§ Task objective: Nothing beyond the line containing "wire smc = wr" should be printed; print each line exactly from the first line of the listing below through it.

§ Given information:
* * *
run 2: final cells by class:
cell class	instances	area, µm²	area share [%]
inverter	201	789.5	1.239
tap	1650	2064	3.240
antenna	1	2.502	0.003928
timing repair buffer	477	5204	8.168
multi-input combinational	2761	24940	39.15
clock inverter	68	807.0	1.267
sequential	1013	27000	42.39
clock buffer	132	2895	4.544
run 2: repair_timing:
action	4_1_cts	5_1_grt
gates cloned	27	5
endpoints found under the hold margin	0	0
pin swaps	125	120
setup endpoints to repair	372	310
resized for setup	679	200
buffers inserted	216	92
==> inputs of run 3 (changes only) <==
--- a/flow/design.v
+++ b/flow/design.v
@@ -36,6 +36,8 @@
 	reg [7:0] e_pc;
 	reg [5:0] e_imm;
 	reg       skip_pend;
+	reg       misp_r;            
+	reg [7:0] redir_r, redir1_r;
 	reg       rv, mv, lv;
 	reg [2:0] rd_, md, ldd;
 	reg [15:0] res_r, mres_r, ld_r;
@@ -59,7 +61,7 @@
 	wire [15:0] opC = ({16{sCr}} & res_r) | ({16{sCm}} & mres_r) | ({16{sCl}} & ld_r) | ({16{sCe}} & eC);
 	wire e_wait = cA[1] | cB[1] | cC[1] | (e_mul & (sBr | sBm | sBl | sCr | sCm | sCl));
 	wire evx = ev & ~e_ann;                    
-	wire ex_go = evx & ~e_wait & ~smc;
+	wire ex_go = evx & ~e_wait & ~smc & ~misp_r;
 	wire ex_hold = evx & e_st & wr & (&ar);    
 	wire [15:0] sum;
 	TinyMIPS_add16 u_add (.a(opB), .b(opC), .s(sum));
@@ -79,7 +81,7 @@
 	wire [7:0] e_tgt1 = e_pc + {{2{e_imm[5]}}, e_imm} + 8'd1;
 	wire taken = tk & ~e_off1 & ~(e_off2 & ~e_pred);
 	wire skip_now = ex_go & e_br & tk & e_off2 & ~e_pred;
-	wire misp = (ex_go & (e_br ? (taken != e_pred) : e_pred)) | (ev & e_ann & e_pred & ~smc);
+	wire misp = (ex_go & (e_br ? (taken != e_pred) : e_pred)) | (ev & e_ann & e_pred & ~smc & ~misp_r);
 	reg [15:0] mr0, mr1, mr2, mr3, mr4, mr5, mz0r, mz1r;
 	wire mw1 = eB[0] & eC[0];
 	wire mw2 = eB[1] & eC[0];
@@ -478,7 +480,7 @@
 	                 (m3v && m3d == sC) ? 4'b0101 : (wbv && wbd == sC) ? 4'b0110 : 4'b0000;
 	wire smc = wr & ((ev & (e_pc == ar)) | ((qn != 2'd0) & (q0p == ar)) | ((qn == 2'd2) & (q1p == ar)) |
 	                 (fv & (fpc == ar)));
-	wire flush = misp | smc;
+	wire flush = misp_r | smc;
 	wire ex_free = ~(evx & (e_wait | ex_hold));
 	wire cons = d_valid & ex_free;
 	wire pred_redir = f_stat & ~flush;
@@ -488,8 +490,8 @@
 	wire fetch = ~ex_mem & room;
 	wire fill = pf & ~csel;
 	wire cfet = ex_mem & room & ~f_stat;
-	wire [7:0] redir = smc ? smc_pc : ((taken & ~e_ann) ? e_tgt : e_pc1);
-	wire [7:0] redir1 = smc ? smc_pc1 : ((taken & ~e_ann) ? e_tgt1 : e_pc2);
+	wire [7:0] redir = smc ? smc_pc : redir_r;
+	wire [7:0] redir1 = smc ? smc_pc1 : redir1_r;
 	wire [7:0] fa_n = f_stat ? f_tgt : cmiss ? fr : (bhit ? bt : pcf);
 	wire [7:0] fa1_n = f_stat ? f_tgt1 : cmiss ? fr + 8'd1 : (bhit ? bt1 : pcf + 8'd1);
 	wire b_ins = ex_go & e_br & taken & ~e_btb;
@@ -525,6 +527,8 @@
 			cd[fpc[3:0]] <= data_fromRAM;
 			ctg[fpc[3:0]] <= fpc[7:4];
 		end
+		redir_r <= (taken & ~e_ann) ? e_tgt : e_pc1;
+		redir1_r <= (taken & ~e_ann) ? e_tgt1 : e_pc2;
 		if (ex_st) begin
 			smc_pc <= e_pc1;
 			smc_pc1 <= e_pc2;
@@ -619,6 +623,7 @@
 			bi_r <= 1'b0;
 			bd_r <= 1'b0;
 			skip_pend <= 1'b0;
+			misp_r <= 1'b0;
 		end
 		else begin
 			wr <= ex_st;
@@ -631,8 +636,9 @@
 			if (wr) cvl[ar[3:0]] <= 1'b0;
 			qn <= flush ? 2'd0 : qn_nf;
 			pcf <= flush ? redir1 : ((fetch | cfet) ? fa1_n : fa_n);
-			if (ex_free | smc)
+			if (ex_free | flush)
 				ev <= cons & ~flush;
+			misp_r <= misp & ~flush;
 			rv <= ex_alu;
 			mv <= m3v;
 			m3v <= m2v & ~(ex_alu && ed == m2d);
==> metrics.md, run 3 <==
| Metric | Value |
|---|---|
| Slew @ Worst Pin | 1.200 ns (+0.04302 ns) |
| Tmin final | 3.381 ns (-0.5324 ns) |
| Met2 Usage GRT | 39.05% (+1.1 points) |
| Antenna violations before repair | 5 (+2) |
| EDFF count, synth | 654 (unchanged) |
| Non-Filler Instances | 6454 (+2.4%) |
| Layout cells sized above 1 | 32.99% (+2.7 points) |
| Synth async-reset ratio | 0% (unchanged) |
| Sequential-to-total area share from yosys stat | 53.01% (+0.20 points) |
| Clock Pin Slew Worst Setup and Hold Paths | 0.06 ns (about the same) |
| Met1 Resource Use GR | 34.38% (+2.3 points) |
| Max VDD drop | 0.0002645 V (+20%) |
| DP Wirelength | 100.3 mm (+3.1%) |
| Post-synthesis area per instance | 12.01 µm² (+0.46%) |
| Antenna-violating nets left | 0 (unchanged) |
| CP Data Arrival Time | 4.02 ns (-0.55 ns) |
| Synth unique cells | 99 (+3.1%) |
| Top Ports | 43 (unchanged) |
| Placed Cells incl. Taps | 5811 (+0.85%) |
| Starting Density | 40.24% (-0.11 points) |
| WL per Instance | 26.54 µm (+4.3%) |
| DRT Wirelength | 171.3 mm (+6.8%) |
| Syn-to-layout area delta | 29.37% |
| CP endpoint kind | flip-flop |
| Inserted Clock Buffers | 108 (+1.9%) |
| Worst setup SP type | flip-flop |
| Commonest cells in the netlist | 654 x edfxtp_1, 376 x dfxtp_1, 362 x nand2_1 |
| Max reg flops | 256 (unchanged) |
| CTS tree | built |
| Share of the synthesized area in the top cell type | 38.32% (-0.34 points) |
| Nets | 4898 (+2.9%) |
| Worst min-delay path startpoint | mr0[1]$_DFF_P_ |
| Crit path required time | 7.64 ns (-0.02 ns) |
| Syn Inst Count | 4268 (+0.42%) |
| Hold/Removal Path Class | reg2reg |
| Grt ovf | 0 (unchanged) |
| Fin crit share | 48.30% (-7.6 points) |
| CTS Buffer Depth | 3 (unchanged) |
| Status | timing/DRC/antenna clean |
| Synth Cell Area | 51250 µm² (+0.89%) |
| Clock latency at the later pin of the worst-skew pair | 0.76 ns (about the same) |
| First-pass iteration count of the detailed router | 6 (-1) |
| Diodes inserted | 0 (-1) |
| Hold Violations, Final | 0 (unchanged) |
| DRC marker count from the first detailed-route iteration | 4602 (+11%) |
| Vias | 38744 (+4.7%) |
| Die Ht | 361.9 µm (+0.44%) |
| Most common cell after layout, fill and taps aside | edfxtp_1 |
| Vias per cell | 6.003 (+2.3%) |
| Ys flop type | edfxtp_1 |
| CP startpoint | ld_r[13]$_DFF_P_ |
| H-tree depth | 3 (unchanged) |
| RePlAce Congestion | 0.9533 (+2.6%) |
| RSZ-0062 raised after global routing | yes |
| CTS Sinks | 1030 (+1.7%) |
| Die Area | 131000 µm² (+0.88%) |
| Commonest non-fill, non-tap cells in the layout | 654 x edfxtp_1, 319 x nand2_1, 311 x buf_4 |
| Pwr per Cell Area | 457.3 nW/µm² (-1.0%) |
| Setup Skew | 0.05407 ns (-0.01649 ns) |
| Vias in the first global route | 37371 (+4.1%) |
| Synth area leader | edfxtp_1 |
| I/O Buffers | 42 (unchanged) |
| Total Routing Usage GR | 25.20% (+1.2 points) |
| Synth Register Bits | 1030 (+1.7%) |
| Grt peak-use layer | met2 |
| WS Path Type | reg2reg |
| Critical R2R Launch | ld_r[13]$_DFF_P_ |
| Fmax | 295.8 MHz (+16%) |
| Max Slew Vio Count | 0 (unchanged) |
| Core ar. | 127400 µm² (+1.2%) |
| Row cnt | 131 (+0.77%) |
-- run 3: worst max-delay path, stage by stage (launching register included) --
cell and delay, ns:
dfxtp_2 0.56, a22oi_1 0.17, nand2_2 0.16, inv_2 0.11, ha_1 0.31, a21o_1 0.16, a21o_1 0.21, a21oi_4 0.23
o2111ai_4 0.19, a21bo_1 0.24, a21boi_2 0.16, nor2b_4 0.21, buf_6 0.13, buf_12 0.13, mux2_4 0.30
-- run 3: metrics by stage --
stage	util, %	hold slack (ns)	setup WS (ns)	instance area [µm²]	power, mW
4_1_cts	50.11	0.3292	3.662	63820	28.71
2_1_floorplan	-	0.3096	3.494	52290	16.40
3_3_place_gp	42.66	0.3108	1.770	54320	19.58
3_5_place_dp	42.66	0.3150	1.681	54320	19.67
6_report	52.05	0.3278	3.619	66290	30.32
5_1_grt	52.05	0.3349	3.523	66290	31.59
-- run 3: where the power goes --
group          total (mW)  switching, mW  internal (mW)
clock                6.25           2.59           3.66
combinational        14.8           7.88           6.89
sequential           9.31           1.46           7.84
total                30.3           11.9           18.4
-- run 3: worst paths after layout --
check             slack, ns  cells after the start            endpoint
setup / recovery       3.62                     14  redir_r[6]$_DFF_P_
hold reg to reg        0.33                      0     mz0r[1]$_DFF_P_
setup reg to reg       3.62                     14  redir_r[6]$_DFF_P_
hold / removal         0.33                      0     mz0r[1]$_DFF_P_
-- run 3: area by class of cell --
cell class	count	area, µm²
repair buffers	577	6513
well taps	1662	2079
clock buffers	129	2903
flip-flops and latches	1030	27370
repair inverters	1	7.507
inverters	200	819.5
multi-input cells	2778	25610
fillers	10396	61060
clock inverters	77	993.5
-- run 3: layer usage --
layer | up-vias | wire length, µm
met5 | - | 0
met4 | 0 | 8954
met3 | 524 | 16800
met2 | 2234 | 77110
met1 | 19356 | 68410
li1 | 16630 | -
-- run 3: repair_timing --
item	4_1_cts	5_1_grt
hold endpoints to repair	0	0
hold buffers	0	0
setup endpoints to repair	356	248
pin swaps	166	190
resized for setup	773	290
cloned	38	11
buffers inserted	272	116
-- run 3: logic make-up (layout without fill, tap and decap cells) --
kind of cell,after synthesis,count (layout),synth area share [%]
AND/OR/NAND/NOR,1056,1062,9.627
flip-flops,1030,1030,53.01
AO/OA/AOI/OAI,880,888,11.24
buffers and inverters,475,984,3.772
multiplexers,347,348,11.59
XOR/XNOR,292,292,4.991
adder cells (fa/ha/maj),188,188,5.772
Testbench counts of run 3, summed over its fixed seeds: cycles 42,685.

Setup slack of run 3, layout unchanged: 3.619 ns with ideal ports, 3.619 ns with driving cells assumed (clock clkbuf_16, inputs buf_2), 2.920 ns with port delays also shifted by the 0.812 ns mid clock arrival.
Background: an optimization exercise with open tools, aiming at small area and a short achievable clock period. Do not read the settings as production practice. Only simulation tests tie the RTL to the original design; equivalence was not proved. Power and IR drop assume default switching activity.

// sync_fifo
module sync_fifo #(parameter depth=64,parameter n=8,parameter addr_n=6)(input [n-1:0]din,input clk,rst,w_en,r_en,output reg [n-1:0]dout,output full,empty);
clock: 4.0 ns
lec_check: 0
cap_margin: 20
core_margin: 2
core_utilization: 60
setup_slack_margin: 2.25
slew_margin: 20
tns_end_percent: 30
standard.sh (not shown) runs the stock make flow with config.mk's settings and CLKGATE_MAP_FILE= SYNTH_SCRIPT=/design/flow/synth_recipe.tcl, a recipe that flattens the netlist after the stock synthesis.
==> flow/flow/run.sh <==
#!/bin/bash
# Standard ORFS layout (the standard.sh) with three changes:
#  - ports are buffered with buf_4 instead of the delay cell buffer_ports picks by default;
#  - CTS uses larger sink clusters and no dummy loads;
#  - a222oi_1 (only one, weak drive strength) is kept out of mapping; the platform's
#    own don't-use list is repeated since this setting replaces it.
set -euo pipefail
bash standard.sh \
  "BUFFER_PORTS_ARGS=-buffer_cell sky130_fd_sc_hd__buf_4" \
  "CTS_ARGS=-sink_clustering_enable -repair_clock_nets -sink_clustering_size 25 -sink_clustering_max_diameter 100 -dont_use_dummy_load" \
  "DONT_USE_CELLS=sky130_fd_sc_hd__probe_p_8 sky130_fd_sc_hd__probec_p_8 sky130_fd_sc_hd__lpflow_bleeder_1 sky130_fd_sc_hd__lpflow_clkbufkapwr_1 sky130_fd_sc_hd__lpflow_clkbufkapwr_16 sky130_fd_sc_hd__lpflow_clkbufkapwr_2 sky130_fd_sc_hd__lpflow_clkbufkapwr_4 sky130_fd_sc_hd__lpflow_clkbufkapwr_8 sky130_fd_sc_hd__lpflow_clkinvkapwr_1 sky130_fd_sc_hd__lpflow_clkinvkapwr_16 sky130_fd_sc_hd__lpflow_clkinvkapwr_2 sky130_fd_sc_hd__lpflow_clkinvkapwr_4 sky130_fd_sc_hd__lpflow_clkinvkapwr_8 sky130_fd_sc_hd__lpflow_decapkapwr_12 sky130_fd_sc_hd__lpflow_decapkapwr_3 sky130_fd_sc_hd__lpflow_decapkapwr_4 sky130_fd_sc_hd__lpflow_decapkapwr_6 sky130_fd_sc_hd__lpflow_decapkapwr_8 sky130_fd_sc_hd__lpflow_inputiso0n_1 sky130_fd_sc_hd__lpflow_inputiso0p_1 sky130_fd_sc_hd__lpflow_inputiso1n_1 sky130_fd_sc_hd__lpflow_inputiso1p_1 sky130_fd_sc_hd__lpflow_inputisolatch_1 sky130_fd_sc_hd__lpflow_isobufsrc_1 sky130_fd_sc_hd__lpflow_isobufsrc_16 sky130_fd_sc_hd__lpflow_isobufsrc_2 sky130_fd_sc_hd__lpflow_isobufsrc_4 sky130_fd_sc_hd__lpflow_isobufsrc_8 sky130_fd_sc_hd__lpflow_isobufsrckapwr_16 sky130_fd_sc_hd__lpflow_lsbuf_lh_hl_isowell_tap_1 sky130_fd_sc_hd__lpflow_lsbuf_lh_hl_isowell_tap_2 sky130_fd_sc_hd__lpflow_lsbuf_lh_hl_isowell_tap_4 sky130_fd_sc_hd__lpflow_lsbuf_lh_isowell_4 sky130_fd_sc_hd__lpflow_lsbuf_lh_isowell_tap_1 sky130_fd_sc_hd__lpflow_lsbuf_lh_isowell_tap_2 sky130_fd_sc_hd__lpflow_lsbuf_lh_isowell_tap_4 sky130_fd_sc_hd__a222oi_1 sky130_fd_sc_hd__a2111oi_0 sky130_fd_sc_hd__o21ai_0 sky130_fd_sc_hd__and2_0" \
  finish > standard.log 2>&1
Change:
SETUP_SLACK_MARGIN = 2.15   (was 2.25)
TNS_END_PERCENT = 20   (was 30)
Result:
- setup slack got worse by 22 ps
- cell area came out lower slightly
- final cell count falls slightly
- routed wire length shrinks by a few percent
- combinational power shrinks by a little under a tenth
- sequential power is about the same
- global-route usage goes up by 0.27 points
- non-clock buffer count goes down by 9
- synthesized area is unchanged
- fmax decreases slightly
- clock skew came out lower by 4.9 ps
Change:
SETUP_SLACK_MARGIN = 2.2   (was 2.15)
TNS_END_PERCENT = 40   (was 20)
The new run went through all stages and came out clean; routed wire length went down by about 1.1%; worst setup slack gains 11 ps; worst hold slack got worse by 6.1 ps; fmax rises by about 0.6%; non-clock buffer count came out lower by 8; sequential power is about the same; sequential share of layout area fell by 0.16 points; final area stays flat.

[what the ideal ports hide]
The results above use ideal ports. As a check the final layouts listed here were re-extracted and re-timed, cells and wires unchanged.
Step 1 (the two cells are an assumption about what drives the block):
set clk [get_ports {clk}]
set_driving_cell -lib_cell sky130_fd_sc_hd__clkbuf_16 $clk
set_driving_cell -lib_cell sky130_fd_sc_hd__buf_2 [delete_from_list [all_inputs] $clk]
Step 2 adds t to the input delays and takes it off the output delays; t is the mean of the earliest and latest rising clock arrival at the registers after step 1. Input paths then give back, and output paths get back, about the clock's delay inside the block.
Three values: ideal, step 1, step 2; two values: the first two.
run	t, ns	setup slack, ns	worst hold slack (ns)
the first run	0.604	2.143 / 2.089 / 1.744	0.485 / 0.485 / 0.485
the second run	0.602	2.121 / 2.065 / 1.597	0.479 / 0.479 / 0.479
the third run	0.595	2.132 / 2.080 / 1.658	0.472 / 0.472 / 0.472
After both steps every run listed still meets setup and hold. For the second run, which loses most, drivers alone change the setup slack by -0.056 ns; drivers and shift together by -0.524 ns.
* * *
§ Reply to the task:
run 2: final cells by class:
cell class	instances	area, µm²	area share [%]
inverter	201	789.5	1.239
tap	1650	2064	3.240
antenna	1	2.502	0.003928
timing repair buffer	477	5204	8.168
multi-input combinational	2761	24940	39.15
clock inverter	68	807.0	1.267
sequential	1013	27000	42.39
clock buffer	132	2895	4.544
run 2: repair_timing:
action	4_1_cts	5_1_grt
gates cloned	27	5
endpoints found under the hold margin	0	0
pin swaps	125	120
setup endpoints to repair	372	310
resized for setup	679	200
buffers inserted	216	92
==> inputs of run 3 (changes only) <==
--- a/flow/design.v
+++ b/flow/design.v
@@ -36,6 +36,8 @@
 	reg [7:0] e_pc;
 	reg [5:0] e_imm;
 	reg       skip_pend;
+	reg       misp_r;            
+	reg [7:0] redir_r, redir1_r;
 	reg       rv, mv, lv;
 	reg [2:0] rd_, md, ldd;
 	reg [15:0] res_r, mres_r, ld_r;
@@ -59,7 +61,7 @@
 	wire [15:0] opC = ({16{sCr}} & res_r) | ({16{sCm}} & mres_r) | ({16{sCl}} & ld_r) | ({16{sCe}} & eC);
 	wire e_wait = cA[1] | cB[1] | cC[1] | (e_mul & (sBr | sBm | sBl | sCr | sCm | sCl));
 	wire evx = ev & ~e_ann;                    
-	wire ex_go = evx & ~e_wait & ~smc;
+	wire ex_go = evx & ~e_wait & ~smc & ~misp_r;
 	wire ex_hold = evx & e_st & wr & (&ar);    
 	wire [15:0] sum;
 	TinyMIPS_add16 u_add (.a(opB), .b(opC), .s(sum));
@@ -79,7 +81,7 @@
 	wire [7:0] e_tgt1 = e_pc + {{2{e_imm[5]}}, e_imm} + 8'd1;
 	wire taken = tk & ~e_off1 & ~(e_off2 & ~e_pred);
 	wire skip_now = ex_go & e_br & tk & e_off2 & ~e_pred;
-	wire misp = (ex_go & (e_br ? (taken != e_pred) : e_pred)) | (ev & e_ann & e_pred & ~smc);
+	wire misp = (ex_go & (e_br ? (taken != e_pred) : e_pred)) | (ev & e_ann & e_pred & ~smc & ~misp_r);
 	reg [15:0] mr0, mr1, mr2, mr3, mr4, mr5, mz0r, mz1r;
 	wire mw1 = eB[0] & eC[0];
 	wire mw2 = eB[1] & eC[0];
@@ -478,7 +480,7 @@
 	                 (m3v && m3d == sC) ? 4'b0101 : (wbv && wbd == sC) ? 4'b0110 : 4'b0000;
 	wire smc = wr & ((ev & (e_pc == ar)) | ((qn != 2'd0) & (q0p == ar)) | ((qn == 2'd2) & (q1p == ar)) |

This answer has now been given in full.